TASK OBJECTIVE
All that should be output is the block of lines below from the line with "export ABC_AREA = 1" to the line with "export SYNTH_HDL_FRONTEND = slang", both included, exactly as written.

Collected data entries
<file path="config.mk">
export PLATFORM = sky130hd
export DESIGN_NAME = axi_read_arbiter
export DESIGN_NICKNAME = d
export VERILOG_FILES = /design/src/rtl/axi_read_arbiter.sv
export SDC_FILE = /design/constraint.sdc
export NUM_CORES = 1
export LEC_CHECK = 0
export ABC_AREA = 1
export CORE_AREA = 5 5 90 92
export DETAILED_ROUTE_END_ITERATION = 10
export DIE_AREA = 0 0 95 97
export GPL_ROUTABILITY_DRIVEN = 0
export GPL_TIMING_DRIVEN = 0
export PLACE_DENSITY = 0.8
export SETUP_SLACK_MARGIN = 0.2
export SLEW_MARGIN = 0
export SYNTH_ARGS = -nofsm -noshare
export SYNTH_HDL_FRONTEND = slang
export SYNTH_SLANG_ARGS = --single-unit
</file>
<file path="constraint.sdc">
create_clock -name ACLK -period 1.6 [get_ports ACLK]
set_input_delay 0.32 -clock ACLK [delete_from_list [all_inputs] [get_ports ACLK]]
set_output_delay 0.32 -clock ACLK [all_outputs]
set_load 0.01 [all_outputs]
</file>
<file path="src/rtl/axi_read_arbiter.sv">
// rtl/axi_read_arbiter.sv - two-master AXI read-address arbiter, one read outstanding
//
// Purpose: shares the AR path between M0 (IF) and M1 (MEM). A grant is taken at the
// master AR handshake and held until the last R beat of that read is accepted.
// Optional build macro ARB_RR_EN: round-robin on contention (pointer moves on release).
// Without it: fixed priority, M1 over M0.
//
// Ports:
//   ACLK, ARESETn                  clock, async active-low reset
//   ARVALID/ARADDR/ARID/ARLEN/ARSIZE/ARBURST_M0/M1   master AR requests
//   ARREADY_M0/M1                  AR accept to masters (combinational, IDLE only)
//   ARVALID/ARADDR/ARID/ARLEN/ARSIZE/ARBURST_S       registered AR to the decoder
//   ARREADY_S                      decoder accept
//   RVALID_S, RREADY_S, RLAST_S    R handshake of the granted path
//   GRANT_M0/M1                    one-hot owner, 0/0 when idle
module axi_read_arbiter #(
  parameter int ADDR_W = 32,
  parameter int ID_W   = 4,
  parameter int IDS_W  = 8
) (
  input  logic              ACLK,
  input  logic              ARESETn,
  input  logic              ARVALID_M0,
  input  logic [ADDR_W-1:0] ARADDR_M0,
  input  logic [ID_W-1:0]   ARID_M0,
  input  logic [3:0]        ARLEN_M0,
  input  logic [2:0]        ARSIZE_M0,
  input  logic [1:0]        ARBURST_M0,
  output logic              ARREADY_M0,
  input  logic              ARVALID_M1,
  input  logic [ADDR_W-1:0] ARADDR_M1,
  input  logic [ID_W-1:0]   ARID_M1,
  input  logic [3:0]        ARLEN_M1,
  input  logic [2:0]        ARSIZE_M1,
  input  logic [1:0]        ARBURST_M1,
  output logic              ARREADY_M1,
  output logic              ARVALID_S,
  output logic [ADDR_W-1:0] ARADDR_S,
  output logic [IDS_W-1:0]  ARID_S,
  output logic [3:0]        ARLEN_S,
  output logic [2:0]        ARSIZE_S,
  output logic [1:0]        ARBURST_S,
  input  logic              ARREADY_S,
  input  logic              RVALID_S,
  input  logic              RREADY_S,
  input  logic              RLAST_S,
  output logic              GRANT_M0,
  output logic              GRANT_M1
);

  localparam int TAG_W = IDS_W - ID_W;
  localparam logic [TAG_W-1:0] TAG_M0 = TAG_W'(1);
  localparam logic [TAG_W-1:0] TAG_M1 = TAG_W'(2);

  typedef enum logic [1:0] {IDLE = 2'd0, ADDR = 2'd1, DATA = 2'd2} state_t;

  state_t state;
  logic   pick_m1;
  logic   req_any;
  logic   r_last_hs;

`ifdef ARB_RR_EN
  // 0: M0 wins the next contention, 1: M1 wins it
  logic rr_ptr;
  assign pick_m1 = ARVALID_M1 & (~ARVALID_M0 | rr_ptr);
`else
  assign pick_m1 = ARVALID_M1;
`endif

  assign req_any   = ARVALID_M0 | ARVALID_M1;
  assign r_last_hs = RVALID_S & RREADY_S & RLAST_S;

  // Gated by reset so every output reads 0 while ARESETn is low
  assign ARREADY_M0 = ARESETn & (state == IDLE) & ARVALID_M0 & ~pick_m1;
  assign ARREADY_M1 = ARESETn & (state == IDLE) & pick_m1;

  always_ff @(posedge ACLK or negedge ARESETn) begin
    if (!ARESETn) begin
      state     <= IDLE;
      ARVALID_S <= 1'b0;
      ARADDR_S  <= '0;
      ARID_S    <= '0;
      ARLEN_S   <= '0;
      ARSIZE_S  <= '0;
      ARBURST_S <= '0;
      GRANT_M0  <= 1'b0;
      GRANT_M1  <= 1'b0;
`ifdef ARB_RR_EN
      rr_ptr    <= 1'b0;
`endif
    end else begin
      case (state)
        IDLE: begin
          if (req_any) begin
            ARVALID_S <= 1'b1;
            ARADDR_S  <= pick_m1 ? ARADDR_M1  : ARADDR_M0;
            ARID_S    <= pick_m1 ? {TAG_M1, ARID_M1} : {TAG_M0, ARID_M0};
            ARLEN_S   <= pick_m1 ? ARLEN_M1   : ARLEN_M0;
            ARSIZE_S  <= pick_m1 ? ARSIZE_M1  : ARSIZE_M0;
            ARBURST_S <= pick_m1 ? ARBURST_M1 : ARBURST_M0;
            GRANT_M0  <= ~pick_m1;
            GRANT_M1  <= pick_m1;
            state     <= ADDR;
          end
        end
        ADDR: begin
          if (ARREADY_S) begin
            ARVALID_S <= 1'b0;
            state     <= DATA;
          end
        end
        DATA: begin
          // Release: a request seen in this cycle is not taken; it is acked next cycle in IDLE
          if (r_last_hs) begin
            ARADDR_S  <= '0;
            ARID_S    <= '0;
            ARLEN_S   <= '0;
            ARSIZE_S  <= '0;
            ARBURST_S <= '0;
            GRANT_M0  <= 1'b0;
            GRANT_M1  <= 1'b0;
            state     <= IDLE;
`ifdef ARB_RR_EN
            rr_ptr    <= GRANT_M0;  // favour the master that did not just own the bus
`endif
          end
        end
        default: state <= IDLE;
      endcase
    end
  end

endmodule

</file>
======== Yosys cells after proc, flatten, opt, wreduce, memory -nomap -nowiden ========
Cells that the tools add are included.
word-level totals
  bits in registers ....................... 54
  RAM bits ................................ 0
  bits in latches ......................... 0
  logic and storage cells ................. 59
  bits in read-only memories .............. 0
  memories kept ........................... 0
  input port bits ......................... 98
cells by class
  multipliers ............................. 0
  reduce and logical (&&, ||, !) cells .... 6
  equal/unequal tests ..................... 5
  $lt $le $gt $ge ......................... 0
  divide/modulo/power cells ............... 0
  add/subtract/negate cells ............... 0
  shift operators ......................... 0
  bitwise operators ....................... 8
  muxes and demuxes ....................... 31
operators by type and width
  kind                count
  $mux 32             3
  $pmux 32 s2         1
  $mux 8              2
  $pmux 8 s2          1
  $mux 4              3
  $mux 2              5
  $mux 3              3
  $reduce_and 3->1    3
  $pmux 4 s2          1
  $and 1x1->1         6
  $mux 6              1
  $ne 2x2->1 const B  3
  $pmux 1 s2          3
  $pmux 2 s3          1
  $pmux 3 s2          1
  $mux 1              5
  $pmux 2 s2          1
  $reduce_bool 2->1   2
  $eq 2x1->1 const B  1
  $eq 2x2->1 const B  1
  $logic_not 2->1     1
  $not 1->1           1
  $or 1x1->1          1

======== Longest topological paths before layout ========
Gate-level depths: netlist of run 1.
  word-level depth ........................ 4
  depth in mapped cells ................... 8

======== Worst setup path after synthesis of run 1 ========
Ideal clock, no wire load.
  path kind ............................... reg-to-reg
  from .................................... register state[0]
  to ...................................... register ARADDR_S[11]
  arrival time ............................ 1.184 ns
  setup time .............................. 0.118 ns
  buffers on the path ..................... 3
  slack ................................... 0.298 ns
  cell stages (with the launch flop) ...... 8
  data required time ...................... 1.482 ns
  period minus slack after synthesis ...... 1.302 ns
  path through ............................ dfrtp_1 -> buf_6 -> nor2_2 -> nand2_1 -> buf_2 -> buf_2 -> nand3_1 -> nand2_1
on the way
  longest elaborated chain between the ends .. 3
  elaborated cells between the ends (all ways) .. 7
  those cells by class .................... eq/ne (3); mux (1); reduce/logical (3)
RTL lines
  what                                                              RTL line  text
  start, declared                                                   57        state_t state;
  start signal, assigned                                            79        state <= IDLE;
  start signal, assigned                                            103       state <= ADDR;
  start signal, assigned                                            109       state <= DATA;
  $eq 2x2->1 or $logic_not 2->1 (tied branches)                     92        case (state)
  $ne 2x2->1 (no source line) or $reduce_bool 2->1 (tied branches)  n/a
  $reduce_and 3->1 (no source line)                                 n/a
  end signal, assigned                                              96        ARADDR_S <= pick_m1 ? ARADDR_M1 : ARADDR_M0;
  end, declared                                                     38        output logic [ADDR_W-1:0] ARADDR_S,
Several ways; a longest one is shown, not always the timed one.
A chain may end at the register's enable or synchronous reset.

======== Worst setup path in the final report of run 1 ========
  from .................................... register state[0]
  to ...................................... output ARREADY_M0
on the way
  longest elaborated chain between the ends .. 4
RTL lines
  what                      RTL line  text
  $logic_not 2->1           74        assign ARREADY_M0 = ARESETn & (state == IDLE) & ARVALID_M0 & ~pick_m1;
  $and 1x1->1 (3 in a row)  74
  end, declared             29        output logic ARREADY_M0,
No other way between the ends.

==> flow_summary.ini, run 1 <==
[run_status]
status = complete, no violations

[setup_path]
critPathLaunchType = register
cp_max_fo = 4
critPathCaptureType = primary output
crit_required_ps = 1280
worstReg2RegEnd = ARADDR_S[4]$_DFFE_PN0P_
r2r_start = state[0]$_DFFE_PN0P_
rrSetupSlack_ps = 80
worstPathArrival_ps = 1220
reg2reg_depth = 10
crit_type = reg -> out

[routing]
avgViaCountPerCell = 4.770
postRouteAntennaNets = 0
num_vias = 3167
drt_iter0_drc = 72
drc = 0
wire_per_inst_um = 14.81
drt_wl_total_um = 9832
dr.pass1.iters = 5

[floorplanning]
coreArea_mm2 = 0.007137
rows = 31
fp.dieArea_mm2 = 0.009215
pin_count = 152
dieWidth_um = 95
initial_core_util_pct = 38.46
dieHeight_um = 97

[timing]
rsz0062_at_grt = true
final_hold_viol_count = 0
max-slew-margin-rel_pct = 54.25
finalClockSkew_ps = 7.345
timing.setup.tns_ps = 0
setup_viol = 0
slew_violations = 0
period_share_pct = 96.31
max_freq_mhz = 648.9
finalCriticalPeriod_ps = 1541
worst_slew_pin_slew_ps = 683.9

[yosys]
yosys.area_share.adder_pct = 0
synthTopCellsByArea = dfrtp_1 (46%), nand2_1 (26%), nand3_1 (9.1%), a21oi_1 (8.2%), buf_2 (3.3%)
synth_top_family_by_area = simple AND/OR/NAND/NOR gates
synthMuxAreaShare_pct = 0
synth_xor_xnor_area_share_pct = 0
yosys.area.top_type = dfrtp_1
syn-cell-area_mm2 = 0.002745
async_reset_ff_share_pct = 100.0
synthSimpleGateAreaFrac_pct = 37.69
avgSynthCellArea_um2 = 7.149
synthFlopType = dfrtp_1
synth_seq_cells = 50
yosysMostFrequentCell = nand2_1
synthCells = 384
ys_seq_area_share_pct = 45.58
synth-compound-area-share_pct = 8.523
yosys.area.top_type_share_pct = 45.58
synth_cell_types = 21
synth-edff-count = 0
synth_common_cells = nand2_1 (191), dfrtp_1 (50), nand3_1 (50), a21oi_1 (45), buf_2 (18)
yosys_warnings = 0

[run]
timing.max_cap.violations = 0

[global_route]
gr-total-overflow = 0
grt_usage_pct = 20.29
grt_max_degree = 31
grt_pass1_wl_um = 15100
grt_antenna_before_repair = 0
grt_pass1_vias = 3164

[clocking]
clock-sinks = 50
clockBufferDepth = 2
cts_buffers = 5
clock-root-buffer = clkbuf_8
cts_tree = yes
cts_max_level = 2
clk_latency_ps = 300
clk_pin_slew_ps = 90

[layout]
design_area_mm2 = 0.004931
nets = 662
register_area_mm2 = 0.001252
drive_gt1_share_pct = 21.42
post-route-util_pct = 69.09
area.growth.synth_to_final_pct = 79.63
diodes = 0
nFillCells = 618
multiInputGateArea_mm2 = 0.001451

[min_path]
min_path_type = in -> async

[pwr]
max-vdd-ir-drop_mv = 0.6291
seqPwrFrac_pct = 28.4
internal_power_w = 0.004541
power.net_switching_w = 0.003123
switching_share_pct = 40.75
comb_power_share_pct = 61.5
power.density_mw_per_mm2 = 1554
power.leakage_nw = 2.537
pwr-share-clk_pct = 10.1

[placement]
place_area_mm2 = 0.004369
numPortBuffers = 148
place_hpwl_um = 6872
-- routing by layer --
layer	GRT usage, %	vias to the layer above	share of wire [%]
li1	-	1580	-
met1	26.09	1455	42
met2	33.95	121	49
met3	4.965	11	7.8
met4	4.883	0	1.0
met5	0	-	0
-- cell type report --
class,instances,share of cell area [%]
Tap cell,99,2.512
Sequential cell,50,25.40
Clock buffer,7,1.751
Clock inverter,1,0.1015
Multi-Input combinational cell,298,29.43
Buffer,33,5.963
Timing Repair Buffer,172,34.48
Inverter,4,0.3552
-- per-stage QoR --
step | hold slack, ps | setup WS [ps] | std cells | total power [W]
3_3_place_gp | 460.1 | -2122 | 632 | 0.005850
4_1_cts | 26.16 | 55.95 | 653 | 0.006679
3_5_place_dp | 330.8 | -461.8 | 633 | 0.005939
5_1_grt | 55.01 | -1.383 | 664 | 0.008164
6_report | 34.42 | 59.02 | 664 | 0.007664
2_1_floorplan | 24.41 | 298.0 | 385 | 0.004076
-- worst max path at each step --
stage / to / start / slack, ps
6_report: ARREADY_M0 / state[0]$_DFFE_PN0P_ / 60
3_5_place_dp: ARADDR_S[20]$_DFFE_PN0P_ / RVALID_S / -460
4_1_cts: ARREADY_M0 / state[0]$_DFFE_PN0P_ / 60
5_1_grt: ARREADY_M0 / state[0]$_DFFE_PN0P_ / -1
2_1_floorplan: ARADDR_S[11]$_DFFE_PN0P_ / state[0]$_DFFE_PN0P_ / 300
3_3_place_gp: ARREADY_M0 / ARESETn / -2120
-- logic make-up after synthesis --
kind of cell    after synthesis
other cells                   1
simple gates                250
flops                        50
buf+inv                      37
compound gates               46
-- layout by cell type, fill, tap and decap left out, types with 2 or more instances in the layout --
| cell type | instances |
|---|---|
| nand2_1 | 149 |
| clkdlybuf4s50_1 | 95 |
| dfrtp_1 | 49 |
| dlygate4sd2_1 | 48 |
| nand3_1 | 46 |
| a21oi_1 | 45 |
| nand2_2 | 37 |
| buf_4 | 18 |
| buf_2 | 16 |
| buf_6 | 8 |
| clkbuf_8 | 7 |
| nand2_4 | 6 |
| buf_8 | 6 |
| nand3_2 | 4 |
| buf_12 | 4 |
| clkbuf_16 | 4 |
| nor2_1 | 3 |
| clkbuf_2 | 2 |
| inv_2 | 2 |
| clkbuf_1 | 2 |
| conb_1 | 2 |
| dlygate4sd3_1 | 2 |
-- worst max-delay path: stages, from the launching register on --
cell and delay, ps:
dfrtp_1 390, buf_6 140, nor2_4 100, nand3_1 70, nor2_1 80, buf_2 130
-- flip-flops by register name, summed over array words and instances, names as in the netlist --
register,count
ARLEN_S,4
ARID_S,6
ARSIZE_S,3
ARADDR_S,32
ARBURST_S,2
ARVALID_S,1
state,2
-- repair_timing --
action	CTS	global route
hold buffers	2	0
setup endpoints to repair	95	51
hold endpoints to repair	6	0
gates resized for setup	83	74
pin swaps	2	28
setup buffers	9	7
gates cloned	1	4
-- power by group through the flow --
stage	sequential (W)	clock (W)	combinational, W
after floorplan	0.00235	0	0.00173
after global placement	0.00210	0	0.00375
after detailed placement	0.00212	0	0.00382
after CTS	0.00210	0.000786	0.00380
after global routing	0.00224	0.000822	0.00510
final	0.00218	0.000775	0.00471
Power figures use the tool's default switching activity.
==> inputs of run 2 (changes only) <==
ABC_AREA = unset   (was 1)
CORE_AREA = 5 5 89 91   (was 5 5 90 92)
DIE_AREA = 0 0 94 96   (was 0 0 95 97)
GPL_TIMING_DRIVEN = unset   (was 0)
PLACE_DENSITY = 0.79   (was 0.8)
==> run 2 against run 1 <==
- sequential cell count did not move
- clock skew decreased by 4.4 ps
- highest routed layer unchanged
- die area shrank 2.1%
- setup slack got worse by 20 ps
- final cell count fell by 25%
- sequential power about the same
- synthesized cell count down 37%
- routed wire length is 12% lower
- count of clock-buffer cells in the layout down 1
- register-to-register slack lost 40 ps
- non-clock buffer count shrank 26
==> flow_summary.ini, run 2 <==
[routing]
num_vias = 2549
drt_wl_total_um = 8682
dr.pass1.iters = 4
wire_per_inst_um = 17.43
avgViaCountPerCell = 5.118
drt_iter0_drc = 52
postRouteAntennaNets = 0
drc = 0

[floorplanning]
dieHeight_um = 96
dieWidth_um = 94
fp.dieArea_mm2 = 0.009024
rows = 31
coreArea_mm2 = 0.007059
initial_core_util_pct = 36.67
pin_count = 152

[global_route]
grt_antenna_before_repair = 0
gr-total-overflow = 0
grt_usage_pct = 18.74
grt_util_met1_pct = 21.99
grt_pass1_wl_um = 13440
grt.busiest_layer = met2
grt_max_degree = 51
grtUsageMet3_pct = 5.786
grt_use_met2_pct = 33.35
grt_pass1_vias = 2722

[clocking]
clock-sinks = 50
hold_buffers = 0
cts_buffers = 5
cts_max_level = 2
clk_pin_slew_ps = 90
clk_latency_ps = 290
clock-root-buffer = clkbuf_8
cts_tree = yes
clockBufferDepth = 2

[timing]
period_share_pct = 97.57
final_hold_viol_count = 0
rsz0062_at_grt = true
slew_violations = 0
hold_slack_ps = 180.1
max_freq_mhz = 640.6
worst_slew_pin_slew_ps = 635.2
finalClockSkew_ps = 2.921
setup_viol = 0
finalCriticalPeriod_ps = 1561
max-slew-margin-rel_pct = 57.65

[placement]
place_hpwl_um = 6333
place_inst = 482
numPortBuffers = 149

[yosys]
synth-edff-count = 0
synthTopCellsByArea = dfrtp_1 (48%), mux2i_1 (17%), o22ai_1 (11%), o21ai_1 (8.7%), buf_2 (2.7%)
syn-cell-area_mm2 = 0.002589
yosysMostFrequentCell = dfrtp_1
avgSynthCellArea_um2 = 10.70
synthCells = 242
synth_seq_cells = 50
yosys.area.top_type_share_pct = 48.33
synth_common_cells = dfrtp_1 (50), mux2i_1 (45), o21ai_1 (45), o22ai_1 (45), buf_2 (14)
yosys.area.top_type = dfrtp_1
synth_cell_types = 27
yosys_warnings = 0
ys_seq_area_share_pct = 48.33
synthFlopType = dfrtp_1
async_reset_ff_share_pct = 100.0

[min_path]
min_path_type = in -> async

[layout]
largest_reg_flops = 32
area.growth.synth_to_final_pct = 75.21
nFillCells = 610
largest-register = ARADDR_S
layout_common_cells = clkdlybuf4s50_1 (95), dfrtp_1 (50), dlygate4sd2_1 (50), mux2i_1 (45), o21ai_1 (43)
fin_cells = 498
diodes = 0
final_common_cell = clkdlybuf4s50_1
nets = 498
drive_gt1_share_pct = 16.79
top_regs = ARADDR_S (32), ARID_S (6), ARLEN_S (4)

[setup_path]
cpMostUsedCell = buf_6
worstPathArrival_ps = 1770
critPathCaptureType = register
path_cells = nor2_2 > buf_4 > buf_6 > buf_6 > buf_6 > buf_6 > o21ai_4 > buf_6 > buf_16 > o22ai_4
crit_required_ps = 1810
critPathLaunchType = register
crit_type = reg -> reg
cp_slowest_cell = dfrtp_1
critPathMaxStageDelay_ps = 400
cp_max_fo = 5

[run]
timing.max_cap.violations = 0

[run_status]
status = complete, no violations

[pwr]
max-vdd-ir-drop_mv = 0.6870
power.net_switching_w = 0.002565
total_power_w = 0.006813
seqPwrFrac_pct = 32.0
pwr-share-clk_pct = 10.7
internal_power_w = 0.004248
switching_share_pct = 37.65
power.leakage_nw = 2.046
power.density_mw_per_mm2 = 1502
comb_power_share_pct = 57.3
[run 2: cell count changes in the layout (fill, tap and decap cells not counted), sizes merged, moves of 19 or more]
cell,before,now
nand3,51,1
o22ai,0,45
buf,52,33
mux2i,0,45
a21oi,46,3
o21ai,0,49
nand2,192,1
[run 2: routing by layer]
layer	vias up	wire length, µm
li1	1215	-
met2	105	4474
met5	-	0
met4	0	112
met1	1217	3397
met3	12	698
[run 2: repair_timing]
item	CTS	global route
endpoints found under the setup margin	70	47
resized for setup	75	20
gates cloned	2	0
pin swaps	7	7
buffers inserted	8	0
[run 2: worst paths after layout]
check	start	to	slack [ps]	depth (start not counted)
worst max-delay path	state[0]$_DFFE_PN0P_	ARADDR_S[5]$_DFFE_PN0P_	40	10
worst min-delay path	ARESETn	ARSIZE_S[2]$_DFFE_PN0P_	180	2
worst max register to register	state[0]$_DFFE_PN0P_	ARADDR_S[5]$_DFFE_PN0P_	40	10
worst min register to register	ARADDR_S[25]$_DFFE_PN0P_	ARADDR_S[25]$_DFFE_PN0P_	540	2
max in group asynchronous	ARESETn	state[1]$_DFFE_PN0P_	980	2
min in group ACLK	ARADDR_S[25]$_DFFE_PN0P_	ARADDR_S[25]$_DFFE_PN0P_	540	2
[run 2: logic make-up after synthesis]
logic type,share of synthesized area [%]
AO/OA/AOI/OAI,22.04
flip-flops,48.33
AND/OR/NAND/NOR,3.577
multiplexers,17.40
other,0.1449
buffers and inverters,8.506
[run 2: through the flow]
step                      util [%]  setup slack (ps)  cell area [µm²]  TNS [ps]
final                        64.25             38.85             4536         0
after floorplan                  -             300.3             2592         0
after CTS                    62.74             41.92             4429         0
after detailed placement     59.77            -215.4             4219     -2985
after global routing         64.25            -46.54             4536    -648.4
after global placement       59.77            -219.6             4219     -1420
[run 2: power by group through the flow]
stage / registers [W] / logic, W / clock network [W]
after floorplan: 0.00247 / 0.00152 / 0
after global placement: 0.00219 / 0.00353 / 0
after detailed placement: 0.00222 / 0.00363 / 0
after CTS: 0.00218 / 0.00372 / 0.000752
after global routing: 0.00226 / 0.00421 / 0.000792
final: 0.00218 / 0.00390 / 0.000729
[run 2: critical path, delay by kind of cell (launching register included)]
kind / cells / cell delay, ps
simple gates: 1 / 130
flops: 1 / 400
compound gates: 2 / 220
buf+inv: 7 / 730
[run 2: cell type report]
class	instances	area [µm²]	area share, %
clock buffers	6	82.58	1.821
repair buffers	179	1767	38.95
flip-flops and latches	50	1251	27.59
well taps	99	123.9	2.731
inverters	4	15.01	0.3310
multi-input cells	160	1296	28.58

EXPECTED ANSWER
export ABC_AREA = 1
export CORE_AREA = 5 5 90 92
export DETAILED_ROUTE_END_ITERATION = 10
export DIE_AREA = 0 0 95 97
export GPL_ROUTABILITY_DRIVEN = 0
export GPL_TIMING_DRIVEN = 0
export PLACE_DENSITY = 0.8
export SETUP_SLACK_MARGIN = 0.2
export SLEW_MARGIN = 0
export SYNTH_ARGS = -nofsm -noshare
export SYNTH_HDL_FRONTEND = slang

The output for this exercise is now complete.